◆ **HOW TO COMPLETE THIS TASK**: What is needed is an exact copy of the lines in the listing below, from the one with "if (boot ? (mem_rdata" up to and including the one with "S_RD2: if (xfer)", with no other lines.
>>>>
This design comes from an exercise in tuning for small area on the open sky130 flow, not from production work. The RTL was checked by simulation tests, not by an equivalence proof against the original design. The clock port is modelled as an ideal driver; clocking choices that lean on that would not hold on a real chip. Power is estimated from default activity; no workload was simulated.

==> flow/design.v (excerpt) <==
module kt8_core (
    input  wire        clk,
    input  wire        rst,           
    input  wire        start,         
    input  wire [15:0] start_addr,    
    input  wire        suspend,       
    output reg         mem_req,
    output reg         mem_we,
    output reg  [15:0] mem_addr,
    output reg  [7:0]  mem_wdata,
    input  wire [7:0]  mem_rdata,
    input  wire        mem_ready,
    output wire        busy,
    output wire        halted,
    output wire        faulted,
    output wire [2:0]  fault_code,
    output wire        retire,
    output wire [15:0] pc,
    output wire [7:0]  a,
    output wire [7:0]  w,
    output wire [7:0]  x,
    output wire [7:0]  y,
    output wire [7:0]  z,
    output wire [7:0]  sp,
    output wire [7:0]  flags
);
    localparam [4:0] S_BND  = 5'b00000,   
                     S_INC  = 5'b00001,   
                     S_SHH  = 5'b00010,   
                     S_PCX  = 5'b00100,   
                     S_ENDP = 5'b00101,   
                     S_PSHT = 5'b00110,   
                     S_EX   = 5'b01000,   
                     S_SPX  = 5'b01001,   
                     S_OPF  = 5'b10000,   
                     S_RD1  = 5'b10001,   
                     S_RD2  = 5'b10010,   
                     S_RDM  = 5'b10011,   
                     S_WR   = 5'b10100,   
                     S_WAIT = 5'b10101,   
                     S_DSP  = 5'b10110,   
                     S_RET  = 5'b10111,   
                     S_IDLE = 5'b11000,
                     S_HALT = 5'b11110;
    localparam [2:0] F_SEGMENT = 3'd1, F_HEADER = 3'd2, F_ILLEGAL = 3'd3,
                     F_STACK   = 3'd4, F_ADDRESS = 3'd5;
    reg [4:0]  state;
    reg [3:0]  cnt;
    reg        cy;         
    reg        ph;         
    reg        ex;         
    reg        boot;       
    reg [15:0] rpc, ar;
    reg [15:0] endr;
    reg        e16;
    reg [7:0]  ra, rw, rx, ry, rz, rsp, t;
    reg [6:0]  op;
    reg  [7:0] rfl;
    wire ended = state[4] & state[3];
    assign busy       = ~ended;
    assign halted     = (state == S_HALT);
  ...
==> flow/config.mk <==
export PLATFORM = sky130hd
export DESIGN_NAME = kt8_core
export DESIGN_NICKNAME = kt8_core
export VERILOG_FILES = /design/flow/design.v
export SDC_FILE = /design/flow/constraint.sdc
export NUM_CORES = 4
export LEC_CHECK = 0
export ABC_AREA = 1
export CAP_MARGIN = 20
export CORE_MARGIN = 2
export CORE_UTILIZATION = 40
export SLEW_MARGIN = 20
==> flow/constraint.sdc <==
create_clock -name core_clock -period 10.0 [get_ports {clk}]
set_input_delay 2.0000 -clock core_clock [delete_from_list [all_inputs] [get_ports {clk}]]
set_output_delay 2.0000 -clock core_clock [all_outputs]
set_load 0.01 [all_outputs]
standard.sh (not shown) runs the stock make flow with config.mk's settings and CLKGATE_MAP_FILE= SYNTH_SCRIPT=/design/flow/synth_recipe.tcl, a recipe that flattens the netlist after the stock synthesis.
==> flow/flow/run.sh <==
#!/bin/bash
set -euo pipefail
HERE=$PWD
{
  echo "proc abc {args} {"
  echo "  set i [lsearch \$args -script]"
  echo "  set args [lreplace \$args [expr {\$i+1}] [expr {\$i+1}] $HERE/flow/abc_deep.script]"
  echo "  yosys abc {*}\$args"
  echo "}"
  cat synth_recipe.tcl
} > my_synth.tcl
sed "s#SYNTH_SCRIPT=[^ ]*#SYNTH_SCRIPT=$HERE/my_synth.tcl#" standard.sh > my_standard.sh
export BUFFER_PORTS_ARGS="-buffer_cell sky130_fd_sc_hd__buf_1"
export CTS_ARGS="-sink_clustering_enable -repair_clock_nets -dont_use_dummy_load -buf_list sky130_fd_sc_hd__clkbuf_4"
export POST_CTS_TCL="$HERE/flow/post_cts.tcl"
bash my_standard.sh > standard.log 2>&1
==> flow/flow/abc_deep.script <==
strash
&get -n
&deepsyn -T 120
&put
dch -f
amap -F 10 -A 30
topo
dnsize
==> flow/flow/post_cts.tcl <==
proc clkbuf_sink_slew {inst} {
  set net [get_nets -of_objects [get_pins [get_full_name $inst]/X]]
  set ws 0
  foreach p [get_pins -of_objects $net] {
    set s [get_property $p slew_max]
    if {$s > $ws} { set ws $s }
  }
  return $ws
}
proc clkbuf4s {} {
  set l {}
  foreach inst [get_cells *] {
    if {[get_property $inst ref_name] eq "sky130_fd_sc_hd__clkbuf_4"} { lappend l $inst }
  }
  return $l
}
estimate_parasitics -placement
set up 0
foreach inst [clkbuf4s] {
  set drives_buf 0
  set net [get_nets -of_objects [get_pins [get_full_name $inst]/X]]
  foreach p [get_pins -of_objects $net] {
    if {[string match *clkbuf* [get_property [get_cells -of_objects $p] ref_name]] && [get_property $p direction] eq "input"} { set drives_buf 1 }
  }
  if {$drives_buf} { replace_cell $inst sky130_fd_sc_hd__clkbuf_8; incr up }
}
estimate_parasitics -placement
foreach inst [clkbuf4s] {
  if {[clkbuf_sink_slew $inst] > 0.110} { replace_cell $inst sky130_fd_sc_hd__clkbuf_8; incr up }
}
puts "post_cts: upsized $up clock buffers"
detailed_placement
check_placement
estimate_parasitics -placement
set ws 0
foreach p [get_pins -hierarchical */CLK] { set s [get_property $p slew_max]; if {$s > $ws} {set ws $s} }
puts "post_cts: worst flip-flop clock slew $ws"
Next try:
--- a/flow/design.v
+++ b/flow/design.v
@@ -18,24 +18,25 @@
     output wire [15:0] pc,
     output wire [7:0]  a,
     output wire [7:0]  w,
     output wire [7:0]  x,
     output wire [7:0]  y,
     output wire [7:0]  z,
     output wire [7:0]  sp,
     output wire [7:0]  flags
 );
     localparam [4:0] S_BND  = 5'b00000,   
                      S_INC  = 5'b00001,   
                      S_SHH  = 5'b00010,   
+                     S_IDX  = 5'b00011,   
                      S_PCX  = 5'b00100,   
                      S_ENDP = 5'b00101,   
                      S_PSHT = 5'b00110,   
                      S_EX   = 5'b01000,   
                      S_SPX  = 5'b01001,   
                      S_OPF  = 5'b10000,   
                      S_RD1  = 5'b10001,   
                      S_RD2  = 5'b10010,   
                      S_RDM  = 5'b10011,   
                      S_WR   = 5'b10100,   
                      S_WAIT = 5'b10101,   
                      S_DSP  = 5'b10110,   
@@ -185,25 +186,24 @@
             3'd0:    br_taken =  rfl[0];    
             3'd1:    br_taken = !rfl[1];    
             3'd2:    br_taken =  rfl[1];    
             3'd3:    br_taken = !rfl[7];    
             default: br_taken =  rfl[7];    
         endcase
     end
     wire pass  = ~state[4];
     wire first = (cnt == 4'd0);
     wire last  = (cnt[2:0] == 3'd7) && (cnt[3] || state[3]);
     wire hsel_ar = (cnt[3] == ph);       
     wire hsel_pc = (cnt[3] == ~ph);      
-    wire idxm    = (mode == M_IDX) && !ex && !boot;
     function [7:0] rf;
         input [2:0] i;
         begin
             case (i)
                 3'd1:    rf = ra;
                 3'd2:    rf = rw;
                 3'd3:    rf = rx;
                 3'd4:    rf = ry;
                 default: rf = rz;
             endcase
         end
     endfunction
@@ -232,29 +232,31 @@
         case (state)
             S_BND: begin
                 u = rpc[0]; bb = ~endr[0]; cinit = 1'b1;
                 pc_sh = 1'b1; end_sh = 1'b1;
                 ar_sh = 1'b1; ar_in = rpc[0];
             end
             S_INC: begin
                 u = ar[0]; cinit = 1'b1;
                 ar_sh = 1'b1; ar_in = sum;
                 pc_sh = boot & ~ph; pc_in = ar[0];
             end
             S_SHH: begin
-                u = ar[0]; bb = rw[0];
-                ar_sh = 1'b1;
-                ar_in = hsel_ar ? (idxm ? 1'b0 : t[0]) : (idxm ? sum : ar[0]);
+                ar_sh = 1'b1; ar_in = hsel_ar ? t[0] : ar[0];
                 t_sh = 1'b1; t_in = (hsel_ar && is_pop) ? 1'b0 : t[0];
             end
+            S_IDX: begin
+                u = ar[0]; bb = rw[0];
+                ar_sh = 1'b1; ar_in = cnt[3] ? 1'b0 : sum;
+            end
             S_PCX: begin
                 if (kind == K_JMP || kind == K_JFN || kind == K_JMPI || kind == K_RET) begin
                     u = ar[0]; ar_sh = 1'b1;
                 end else
                     u = rpc[0];
                 if (kind == K_BR && br_taken) begin
                     bb = cnt[3] ? t[7] : t[0];
                     t_sh = ~cnt[3];
                 end else
                     bb = (cnt[3:1] == 3'd0);
                 pc_sh = 1'b1; pc_in = sum;
             end
@@ -345,25 +347,25 @@
         mem_we    = (state == S_WR);
         mem_addr  = (is_stk && (state == S_RDM || state == S_WR)) ? {8'h01, rsp} : ar;
         mem_wdata = t;
     end
     wire xfer = mem_req && mem_ready;
     wire start_take = start && ended;
     wire clr = rst || start_take;
     wire [5:1] rf_en, rf_dst;
     genvar gi;
     generate for (gi = 1; gi <= 5; gi = gi + 1) begin : g_rf
         assign rf_dst[gi] = rf_sh_dst && (dst_i == gi);
         assign rf_en[gi]  = rf_dst[gi] || (rf_sh_src && (src_i == gi)) ||
-                            (gi == 2 && state == S_SHH && idxm && !cnt[3]);
+                            (gi == 2 && state == S_IDX && !cnt[3]);
     end endgenerate
     always @(posedge clk) begin
         if (pc_sh)  rpc  <= {pc_in, rpc[15:1]};
         if (ar_sh)  ar   <= {ar_in, ar[15:1]};
         if (end_sh) endr <= {end_in, endr[15:1]};
         if (t_sh)   t    <= {t_in, t[7:1]};
         if (sp_sh)  rsp  <= {sp_in, rsp[7:1]};
         if (rf_en[1]) ra <= {rf_dst[1] ? res : ra[0], ra[7:1]};
         if (rf_en[2]) rw <= {rf_dst[2] ? res : rw[0], rw[7:1]};
         if (rf_en[3]) rx <= {rf_dst[3] ? res : rx[0], rx[7:1]};
         if (rf_en[4]) ry <= {rf_dst[4] ? res : ry[0], ry[7:1]};
         if (rf_en[5]) rz <= {rf_dst[5] ? res : rz[0], rz[7:1]};
@@ -388,25 +390,27 @@
             S_OPF: if (xfer) begin
                 op <= mem_rdata[6:0];
                 ph <= 1'b0;
                 ex <= 1'b0;
                 if (boot ? (mem_rdata != 8'h7F) : mem_rdata[7])
                     state <= 5'b11000 | (boot ? F_HEADER : F_ILLEGAL);
                 else
                     state <= S_INC;
             end
             S_INC: if (last) state <= ph ? S_RD2 : S_RD1;
             S_RD1: if (xfer) begin t <= mem_rdata; ph <= 1'b1; state <= S_INC; end
             S_RD2: if (xfer) begin ar[7:0] <= mem_rdata; state <= S_SHH; end
-            S_SHH: if (last) state <= (ex && is_pop) ? S_WR : S_DSP;
+            S_SHH: if (last) state <= (ex && is_pop) ? S_WR :
+                                      (mode == M_IDX && !boot) ? S_IDX : S_DSP;
+            S_IDX: if (last) state <= S_DSP;
             S_DSP: begin
                 ph <= 1'b0;
                 ex <= 1'b1;
                 if (boot) state <= S_PCX;
                 else if (kind == K_ILL || (kind == K_MOV && !mov_ok))
                     state <= 5'b11000 | F_ILLEGAL;
                 else if (is_pop)
                     state <= sp_full ? (5'b11000 | F_STACK) : S_SPX;
                 else case (kind)
                     K_JMPI: begin
                         if (ex) state <= S_PCX;
                         else if (ar_hi1 && ar[0]) state <= 5'b11000 | F_ADDRESS;
Result: Clock-buffer cell count does not change. Clock skew fell by 0.011 ns. Final area grows slightly. Routed wire length came out higher by a little under a tenth. Power rose by a few percent. Setup slack got worse by 1.0 ns. Die area went up slightly.

## static timing again, ports no longer ideal
How much do the figures lean on ideal ports? The routed layouts below were timed once more, with nothing changed but the port constraints. Step 1 (the two cells are an assumption about what drives the block):
set clk [get_ports {clk}]
set_driving_cell -lib_cell sky130_fd_sc_hd__clkbuf_16 $clk
set_driving_cell -lib_cell sky130_fd_sc_hd__buf_2 [delete_from_list [all_inputs] $clk]
Step 2 adds t to the input delays and takes it off the output delays; t is the mean of the earliest and latest rising clock arrival at the registers after step 1. Input paths then give back, and output paths get back, about the clock's delay inside the block. a / b / c = ideal / step 1 / step 2; a / b = the first two.
run	shift t [ns]	setup WS [ns]	worst setup path after step 2
the first run	0.465	3.888 / 3.887 / 3.887	register to register
the second run	0.458	2.869 / 2.869 / 2.869	register to register
After both steps every run listed still meets setup and hold. The setup slack of the first run, which loses most, moves by -0.001 ns with the drivers and by -0.001 ns with both steps.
<<<<
◆ **RESPONSE BOX**:
                 if (boot ? (mem_rdata != 8'h7F) : mem_rdata[7])
                     state <= 5'b11000 | (boot ? F_HEADER : F_ILLEGAL);
                 else
                     state <= S_INC;
             end
             S_INC: if (last) state <= ph ? S_RD2 : S_RD1;
             S_RD1: if (xfer) begin t <= mem_rdata; ph <= 1'b1; state <= S_INC; end
             S_RD2: if (xfer) begin ar[7:0] <= mem_rdata; state <= S_SHH; end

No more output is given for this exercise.